Quanto invece all’Irisbus di Avellino, legato alle commesse pubbliche degli
autobus, da molti anni soffre a causa della forte contrazione della
domanda, condizionata dalla scarsità di fondi pubblici.
L’azienda ha subito duramente gli effetti della grave crisi che ha colpito il
mercato degli autobus urbani in Italia, le cui immatricolazioni si sono
drammaticamente ridotte.
Questo ha causato una progressiva e costante contrazione dei volumi
produttivi dello stabilimento, che sono passati dai 717 veicoli del 2006 - un
numero già insufficiente a garantire il pareggio operativo - ai soli 145
autobus dei primi sei mesi del 2011.
Anche nel picco di attività del 2006, l’utilizzo dello stabilimento era pari al
51% della sua capacità produttiva. E nel 2011 è sceso a meno del 21%. Le
prospettive per queste attività sono pessime, considerando tutti i piani di
austerità che sono stati varati per il salvataggio dei Paesi europei.

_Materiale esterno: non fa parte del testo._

What follows belongs to an exercise in optimizing a design on an open flow for small area; a production flow would make more cautious choices.
The RTL was checked by simulation tests, not by an equivalence proof against the original design.
Power and IR drop assume default switching activity.

File: flow/flow/run.sh
#!/bin/bash
# The standard layout, with three changes:
# - synthesis maps logic with an area-oriented ABC script (flow/synth_area.tcl);
# - the port buffers are made from the smallest buffer cell;
# - clock tree synthesis inserts no dummy loads.
set -o pipefail
here=$(pwd)
export FLOW_SYNTH_TCL=$here/synth_recipe.tcl
export ABC_AREA_SCRIPT=$here/flow/abc_area.script
export BUFFER_PORTS_ARGS="-buffer_cell sky130_fd_sc_hd__buf_1"
export CTS_ARGS="-sink_clustering_enable -repair_clock_nets -sink_clustering_size 18 -sink_clustering_max_diameter 60 -buf_list sky130_fd_sc_hd__clkbuf_8 -dont_use_dummy_load"
bash standard.sh SYNTH_SCRIPT=$here/flow/synth_area.tcl finish 2>&1 | tee standard.log
File: flow/flow/abc_area.script
&get -n
&st
&syn2
&dch
&nf -R 1000
&put
strash
&get -n
&st
&dch
&nf -R 1000
&put
File: flow/flow/synth_area.tcl
# The standard synthesis script, with ABC's technology mapping aimed at area: the
# abc call's -script argument is replaced by flow/abc_area.script. Flip-flop
# mapping and every other step are unchanged.
proc abc {args} {
  set i [lsearch -exact $args -script]
  if {$i >= 0} { lset args [expr {$i + 1}] $::env(ABC_AREA_SCRIPT) }
  yosys abc {*}$args
}
source $::env(FLOW_SYNTH_TCL)
File: flow/standard.sh
#!/bin/bash
# synth_recipe.tcl (not shown) runs the flow's synth.tcl, then flattens the netlist and writes it again
# the make line also repeats each setting of config.mk as NAME=value (left out here)
make -C /OpenROAD-flow-scripts/flow DESIGN_CONFIG=/design/flow/config.mk WORK_HOME=/design/flow/orfs CLKGATE_MAP_FILE= SYNTH_SCRIPT=/design/flow/synth_recipe.tcl "${@:-finish}"
File: flow/config.mk
export PLATFORM = sky130hd
export DESIGN_NAME = frameCam
export DESIGN_NICKNAME = frameCam
export VERILOG_FILES = /design/flow/design.v
export SDC_FILE = /design/flow/constraint.sdc
export NUM_CORES = 4
export LEC_CHECK = 0
export CAP_MARGIN = 20
export CORE_MARGIN = 2
export CORE_UTILIZATION = 78
export CTS_BUF_LIST = sky130_fd_sc_hd__clkbuf_8
export CTS_CLUSTER_DIAMETER = 60
export CTS_CLUSTER_SIZE = 18
export GPL_ROUTABILITY_DRIVEN = 0
export GPL_TIMING_DRIVEN = 0
export SLEW_MARGIN = 20
File: flow/constraint.sdc
create_clock -name core_clock -period 10.0 [get_ports {bls0we}]
set_input_delay 2.0000 -clock core_clock [delete_from_list [all_inputs] [get_ports {bls0we}]]
set_output_delay 2.0000 -clock core_clock [all_outputs]
set_load 0.01 [all_outputs]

Ci siamo fatti carico di individuare una soluzione alternativa, che avrebbe
permesso l’avvio di una nuova iniziativa industriale per assicurare
continuità produttiva al sito, ma non è stata accettata dai lavoratori.
Di fronte a ciò non abbiamo potuto far altro che avviare le procedure
consentite dalla legge per cessare le attività dello stabilimento.
* * *
La terza situazione critica era quella della CNH di Imola.
La grave crisi che ha colpito il comparto delle macchine per le costruzioni,
che era quasi scomparso nel periodo 2008-09, aveva determinato una
fermata pressoché totale di tutti e tre i nostri stabilimenti italiani: oltre a
quello di Imola, anche a Lecce e San Mauro.
Basti, su tutti, il dato di Imola: l’impianto, a fronte di una capacità installata
per 20.000 mezzi, era arrivato a malapena a 450 unità l’anno.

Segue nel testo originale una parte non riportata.